The same goes for worship. There's an old hymn with the line "You are worthy at all times to be praised by happy voices." If you're not happy, if you're not feeling good about God's love, it's worth some effort to try to be happy and feel good about these things. Sorrow and pain are legitimate emotions to bring to God, but I think sometimes it's good to make an effort to realize and be glad about who God is and what he's done for us.
All that is to say that, for me, I took those songs as expressing what I ought to feel, what I'd like to feel, and what I frequently did feel when I let myself think about who God is and how much I owe him and how it's just right to get excited about him, no matter what's going on in my life.

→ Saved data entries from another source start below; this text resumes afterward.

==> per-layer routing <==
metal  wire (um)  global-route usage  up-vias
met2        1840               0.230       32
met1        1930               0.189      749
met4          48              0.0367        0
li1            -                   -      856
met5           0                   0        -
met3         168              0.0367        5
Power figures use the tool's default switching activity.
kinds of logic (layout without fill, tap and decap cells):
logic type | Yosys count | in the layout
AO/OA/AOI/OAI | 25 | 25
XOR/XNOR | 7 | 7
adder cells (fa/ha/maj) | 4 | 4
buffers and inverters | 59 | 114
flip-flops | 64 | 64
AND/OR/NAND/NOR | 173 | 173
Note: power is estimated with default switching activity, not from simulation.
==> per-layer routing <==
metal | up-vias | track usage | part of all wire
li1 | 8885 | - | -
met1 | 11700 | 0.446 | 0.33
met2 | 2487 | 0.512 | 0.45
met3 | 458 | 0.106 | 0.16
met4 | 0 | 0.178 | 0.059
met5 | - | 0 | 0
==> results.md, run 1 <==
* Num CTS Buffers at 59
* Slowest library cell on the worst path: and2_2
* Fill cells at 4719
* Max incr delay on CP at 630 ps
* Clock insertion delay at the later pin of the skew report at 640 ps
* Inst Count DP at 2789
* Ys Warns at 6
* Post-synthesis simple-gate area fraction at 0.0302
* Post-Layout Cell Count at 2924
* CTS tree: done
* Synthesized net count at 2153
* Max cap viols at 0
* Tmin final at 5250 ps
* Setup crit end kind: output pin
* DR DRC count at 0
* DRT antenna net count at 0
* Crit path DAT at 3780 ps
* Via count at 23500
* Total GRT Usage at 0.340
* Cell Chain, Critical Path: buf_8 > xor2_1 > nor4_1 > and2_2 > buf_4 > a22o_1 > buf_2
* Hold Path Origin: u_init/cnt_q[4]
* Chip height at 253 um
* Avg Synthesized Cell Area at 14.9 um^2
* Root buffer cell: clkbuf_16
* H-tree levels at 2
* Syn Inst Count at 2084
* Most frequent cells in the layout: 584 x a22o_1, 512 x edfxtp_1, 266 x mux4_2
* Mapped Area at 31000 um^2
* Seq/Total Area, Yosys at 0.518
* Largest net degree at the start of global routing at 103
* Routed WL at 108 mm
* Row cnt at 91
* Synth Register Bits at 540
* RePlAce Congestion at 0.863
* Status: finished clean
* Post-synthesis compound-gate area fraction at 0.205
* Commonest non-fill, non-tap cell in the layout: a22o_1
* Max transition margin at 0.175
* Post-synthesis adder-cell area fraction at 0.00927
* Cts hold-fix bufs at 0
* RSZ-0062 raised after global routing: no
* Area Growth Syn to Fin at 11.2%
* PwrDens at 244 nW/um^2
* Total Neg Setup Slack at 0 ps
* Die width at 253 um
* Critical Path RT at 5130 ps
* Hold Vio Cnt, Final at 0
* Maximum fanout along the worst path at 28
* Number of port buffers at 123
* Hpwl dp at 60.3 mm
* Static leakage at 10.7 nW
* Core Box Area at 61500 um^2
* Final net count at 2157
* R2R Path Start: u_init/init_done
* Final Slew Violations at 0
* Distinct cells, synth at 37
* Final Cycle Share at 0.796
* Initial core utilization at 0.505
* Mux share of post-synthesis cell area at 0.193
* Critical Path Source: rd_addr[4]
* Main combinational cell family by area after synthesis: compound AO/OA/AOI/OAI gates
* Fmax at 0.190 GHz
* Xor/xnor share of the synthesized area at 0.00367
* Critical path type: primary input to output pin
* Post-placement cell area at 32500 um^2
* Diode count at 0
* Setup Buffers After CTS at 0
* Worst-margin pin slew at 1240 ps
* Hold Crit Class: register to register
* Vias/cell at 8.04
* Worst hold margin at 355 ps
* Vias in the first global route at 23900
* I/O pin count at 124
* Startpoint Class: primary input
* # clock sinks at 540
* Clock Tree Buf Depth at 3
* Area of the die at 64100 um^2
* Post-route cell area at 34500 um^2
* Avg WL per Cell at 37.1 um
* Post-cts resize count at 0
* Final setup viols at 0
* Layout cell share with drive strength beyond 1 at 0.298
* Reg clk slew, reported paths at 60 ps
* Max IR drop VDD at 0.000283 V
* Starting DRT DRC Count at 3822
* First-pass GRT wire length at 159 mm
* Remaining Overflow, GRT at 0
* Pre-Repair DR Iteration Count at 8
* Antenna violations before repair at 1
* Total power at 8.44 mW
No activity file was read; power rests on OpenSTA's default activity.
===== src/rtl/ascon_stream_feeder.sv =====
// Stream adapter between a host word/ciphertext interface and an ASCON AEAD core.
// Optional tag comparison is built when ASCON_TAG_CHECK_EN is defined.
module ascon_stream_feeder (
  input  logic          clk,
  input  logic          nRST,
  input  logic          cmd_valid,
  input  logic [1:0]    cmd_mode,
  output logic          cmd_ready,
  input  logic          in_valid,
  output logic          in_ready,
  input  logic [63:0]   in_data,
  input  logic [3:0]    in_len,
  input  logic          in_last,
  output logic          core_start,
  output logic [1:0]    core_mode,
  output logic [63:0]   core_blockin,
  output logic [3:0]    core_datalen,
  input  logic          core_read,
  input  logic [63:0]   core_CTblock,
  input  logic          core_CTv,
  input  logic [127:0]  core_Tag,
  input  logic          core_Tv,
  output logic          ct_valid,
  input  logic          ct_ready,
  output logic [63:0]   ct_data,
  output logic          tag_valid,
  output logic [127:0]  tag_out,
  output logic          busy,
  output logic          err_underrun,
  output logic          err_overflow
`ifdef ASCON_TAG_CHECK_EN
  ,
  input  logic [127:0]  exp_tag,
  output logic          tag_ok
`endif
);

  typedef enum logic [2:0] {S_IDLE, S_START, S_FEED, S_PAD, S_WAIT_TAG} state_t;

  state_t         state_q, state_d;
  logic [63:0]    in_data_q [4];
  logic [3:0]     in_len_q  [4];
  logic           in_last_q [4];
  logic [1:0]     in_wr_q, in_rd_q;
  logic [2:0]     in_cnt_q;
  logic           last_seen_q;
  logic [63:0]    ct_mem_q [4];
  logic [1:0]     ct_wr_q, ct_rd_q;
  logic [2:0]     ct_cnt_q;
  logic           core_start_q, tag_valid_q, err_underrun_q, err_overflow_q;
  logic [1:0]     core_mode_q;
  logic [127:0]   tag_out_q;
`ifdef ASCON_TAG_CHECK_EN
  logic [127:0]   exp_tag_q;
  logic           tag_ok_q;
`endif

  logic in_empty, in_push, in_pop, underrun, cmd_accept;
  logic ct_pop, ct_push, ct_drop, tag_take;
  logic [3:0] in_len_clamped;

  assign in_empty       = (in_cnt_q == 3'd0);
  assign in_ready       = (in_cnt_q != 3'd4) && !last_seen_q &&
                          (state_q == S_START || state_q == S_FEED);
  assign in_push        = in_valid && in_ready;
  assign in_pop         = core_read && !in_empty;
  assign underrun       = core_read && in_empty && (state_q == S_FEED);
  assign in_len_clamped = (in_len > 4'd8) ? 4'd8 : in_len;
  assign cmd_accept     = (state_q == S_IDLE) && cmd_valid;
  assign ct_pop         = ct_valid && ct_ready;
  // A full FIFO still accepts a push when its head leaves in the same cycle.
  assign ct_push        = core_CTv && ((ct_cnt_q != 3'd4) || ct_pop);
  assign ct_drop        = core_CTv && !ct_push;
  assign tag_take       = (state_q == S_WAIT_TAG) && core_Tv;

  assign core_blockin = in_empty ? 64'd0 : in_data_q[in_rd_q];
  assign core_datalen = in_empty ? 4'd0  : in_len_q[in_rd_q];
  assign cmd_ready    = (state_q == S_IDLE);
  assign busy         = (state_q != S_IDLE);
  assign core_start   = core_start_q;
  assign core_mode    = core_mode_q;
  assign ct_valid     = (ct_cnt_q != 3'd0);
  assign ct_data      = ct_mem_q[ct_rd_q];
  assign tag_valid    = tag_valid_q;
  assign tag_out      = tag_out_q;
  assign err_underrun = err_underrun_q;
  assign err_overflow = err_overflow_q;
`ifdef ASCON_TAG_CHECK_EN
  assign tag_ok       = tag_ok_q;
`endif

  // NOTE: state_d gets a default before the case so no path leaves it unassigned (no latch).
  always_comb begin
    state_d = state_q;
    case (state_q)
      S_IDLE:     if (cmd_valid) state_d = S_START;
      S_START:    state_d = S_FEED;
      S_FEED:     if (in_pop && in_last_q[in_rd_q])
                    state_d = (in_len_q[in_rd_q] == 4'd8) ? S_PAD : S_WAIT_TAG;
      S_PAD:      if (core_read) state_d = S_WAIT_TAG;
      S_WAIT_TAG: if (core_Tv) state_d = S_IDLE;
      default:    state_d = S_IDLE;
    endcase
  end

  // NOTE: all sequential state uses non-blocking assignments so every register samples pre-edge values.
  always_ff @(posedge clk) begin
    if (!nRST) begin
      state_q        <= S_IDLE;
      in_wr_q        <= '0;
      in_rd_q        <= '0;
      in_cnt_q       <= '0;
      last_seen_q    <= 1'b0;
      ct_wr_q        <= '0;
      ct_rd_q        <= '0;
      ct_cnt_q       <= '0;
      core_start_q   <= 1'b0;
      core_mode_q    <= '0;
      tag_valid_q    <= 1'b0;
      tag_out_q      <= '0;
      err_underrun_q <= 1'b0;
      err_overflow_q <= 1'b0;
`ifdef ASCON_TAG_CHECK_EN
      exp_tag_q      <= '0;
      tag_ok_q       <= 1'b0;
`endif
      // NOTE: FIFO storage is cleared on reset so no stale block can reach the core or host.
      for (int i = 0; i < 4; i++) begin
        in_data_q[i] <= '0;
        in_len_q[i]  <= '0;
        in_last_q[i] <= 1'b0;
        ct_mem_q[i]  <= '0;
      end
    end else begin
      state_q      <= state_d;
      core_start_q <= cmd_accept;
      if (cmd_accept) begin
        core_mode_q <= cmd_mode;
        last_seen_q <= 1'b0;
      end

      if (in_push) begin
        in_data_q[in_wr_q] <= in_data;
        in_len_q[in_wr_q]  <= in_len_clamped;
        in_last_q[in_wr_q] <= in_last;
        in_wr_q            <= in_wr_q + 2'd1;
        if (in_last) last_seen_q <= 1'b1;
      end
      if (in_pop) in_rd_q <= in_rd_q + 2'd1;
      case ({in_push, in_pop})
        2'b10:   in_cnt_q <= in_cnt_q + 3'd1;
        2'b01:   in_cnt_q <= in_cnt_q - 3'd1;
        default: in_cnt_q <= in_cnt_q;
      endcase

      if (ct_push) begin
        ct_mem_q[ct_wr_q] <= core_CTblock;
        ct_wr_q           <= ct_wr_q + 2'd1;
      end
      if (ct_pop) ct_rd_q <= ct_rd_q + 2'd1;
      case ({ct_push, ct_pop})
        2'b10:   ct_cnt_q <= ct_cnt_q + 3'd1;
        2'b01:   ct_cnt_q <= ct_cnt_q - 3'd1;
        default: ct_cnt_q <= ct_cnt_q;
      endcase

      if (cmd_accept) begin
        tag_valid_q <= 1'b0;
      end else if (tag_take) begin
        tag_valid_q <= 1'b1;
        tag_out_q   <= core_Tag;
      end
`ifdef ASCON_TAG_CHECK_EN
      if (cmd_accept) begin
        exp_tag_q <= exp_tag;
        tag_ok_q  <= 1'b0;
      end else if (tag_take) begin
        tag_ok_q  <= (core_Tag == exp_tag_q);
      end
`endif

      if (cmd_accept)    err_underrun_q <= 1'b0;
      else if (underrun) err_underrun_q <= 1'b1;
      // A drop in the accept cycle still belongs to the host's view, so it wins over the clear.
      if (ct_drop)         err_overflow_q <= 1'b1;
      else if (cmd_accept) err_overflow_q <= 1'b0;
    end
  end

endmodule


===== config.mk =====
export PLATFORM = sky130hd
export DESIGN_NAME = ascon_stream_feeder
export DESIGN_NICKNAME = d
export VERILOG_FILES = /design/src/rtl/ascon_stream_feeder.sv
export SDC_FILE = /design/constraint.sdc
export NUM_CORES = 1
export LEC_CHECK = 0
export BUFFER_PORTS_ARGS = -buffer_cell sky130_fd_sc_hd__buf_2
export CELL_PAD_IN_SITES_DETAIL_PLACEMENT = 0
export CELL_PAD_IN_SITES_GLOBAL_PLACEMENT = 1
export CORE_MARGIN = 2
export CORE_UTILIZATION = 45
export DETAILED_ROUTE_END_ITERATION = 7
export GPL_TIMING_DRIVEN = 0
export PLACE_DENSITY = 0.83
export SYNTH_ARGS = -nofsm -noshare
export SYNTH_HDL_FRONTEND = slang
export SYNTH_SLANG_ARGS = --single-unit

===== constraint.sdc =====
create_clock -name clk -period 8.2 [get_ports clk]
set_input_delay 1.64 -clock clk [delete_from_list [all_inputs] [get_ports clk]]
set_output_delay 1.64 -clock clk [all_outputs]
set_load 0.005 [all_outputs]

* After elaboration in Yosys (flattened, before gate mapping)
Memories as Yosys holds them, arrays and structs flattened. A register that Yosys moved wholly into a read port is not among the register bits.
Index checks and enable logic that the tools add are counted.
** Operators by class
- $add $sub $neg :: 8
- $lt $le $gt $ge :: 1
- Equality and inequality tests :: 15
- Mux-type cells :: 43
- Bitwise gates (word level) :: 2
- Reductions and logical operators :: 31
** Operators by type and width (number)
- $mux 64 :: 3
- $reduce_or 64->1 :: 2
- $mux 2 :: 12
- $mux 1 :: 17
- $mux 3 :: 5
- $pmux 3 s5 :: 1
- $logic_and 1x1->1 :: 12
- $mux 4 :: 3
- $pmux 3 s2 :: 2
- $add 2x1->2 const B :: 4
- $add 3x1->3 const B :: 2
- $eq 3x2->1 const B :: 2
- $logic_not 3->1 :: 2
- $ne 2x2->1 const B :: 3
- $ne 3x3->1 const B :: 2
- $reduce_bool 2->1 :: 3
- $reduce_bool 3->1 :: 2
- $sub 3x1->3 const B :: 2
- $eq 2x1->1 const B :: 2
- $eq 2x2->1 const B :: 2
- $eq 4x4->1 const B :: 1
- $gt 4x4->1 const B :: 1
- $reduce_and 4->1 :: 1
- $reduce_or 4->1 :: 1
- other kinds (9) :: 13
** Word-level totals
- Flip-flop bits (word level) :: 152
- RAM bits :: 532
- Input bits :: 271
- Output and inout port bits :: 270
- Word-level logic and storage cells :: 118
- Memories kept :: 4
** Memory list
- ct_mem_q :: words 4, bits a word 64, rd ports 1, clocked after memory_dff 1, wr ports 4, RTL line 47 : logic [63:0] ct_mem_q [4];
- in_data_q :: words 4, bits a word 64, rd ports 1, clocked after memory_dff 1, wr ports 4, RTL line 41 : logic [63:0] in_data_q [4];
- in_len_q :: words 4, bits a word 4, rd ports 1, clocked after memory_dff 1, wr ports 4, RTL line 42 : logic [3:0] in_len_q [4];
- in_last_q :: words 4, bits a word 1, rd ports 1, clocked after memory_dff 1, wr ports 4, RTL line 43 : logic in_last_q [4];

* Logic depth before layout (Yosys ltp)
Gate-level depths: netlist of the first run.
- Depth after elaboration :: 9
- Mapped depth :: 11

* Worst setup path before layout of the first run
OpenSTA, ideal clock, no wires.
- Path type :: input -> register
- Start point :: input ct_ready
- End point :: memory ct_mem_q[2][0] (enable)
- Setup time :: 0.581 ns
- Arrival time :: 6.639 ns
- Data required time :: 7.619 ns
- Path slack :: 0.980 ns
- Cell stages on the path :: 3
- Buffers on the path :: 0
- Cell sequence :: or4b_1 -> nand2_1 -> o31ai_1
** RTL lines
- from (decl) :: RTL line 24 : input logic ct_ready,
- to (decl) :: RTL line 47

I honestly wanted to rip Michael to shreds for that post, because I didn't like the idea of pretending to be happy when everybody around me was pretending to be happy and all you fakes can just go away now because I'm the guy here who has the REAL problems and the REAL struggles and there's no way you can tell me that what I'm going through doesn't deserve a hearing...
...but as I read and re-read Michael's words, I began to see that he wasn't talking about any of that. He point-blank said that "sorrow and pain are legitimate emotions to bring to God", but he was proposing something else as well - that it wasn't right to DELIBERATELY CHOOSE to remain in those emotions. God is worthy to be praised. God is worthy to be glorified. God is worthy to have me get over my own stupid self if my own stupid self is getting in the way of him doing his thing.
If you don't feel the words "we can feel the love of God in this place", then SEEK to feel them. God's love is worth it.
There is a lot I've had to be angry about as 2007 has turned into 2008. Instead of deliberately running away from God, though, as I really was trying to do in my younger self, I have begun to seek out God's love in less obvious places, in people I wouldn't ordinarily be in contact with, and focus on God instead of my anger. One of those less obvious places turns into worship with astonishing regularity these days, and it's really sweet.
And we sang a song on Friday night that I haven't been able to stop singing all day.
And - wouldn't you know it - it's a Vineyard song. And it's one that plays more like a prayer than as a worship song - not that the difference is that big of a deal anyway.
It's 14 years late - but thanks, Michael, for bringing the word. I still hear it, and I still need to hear it.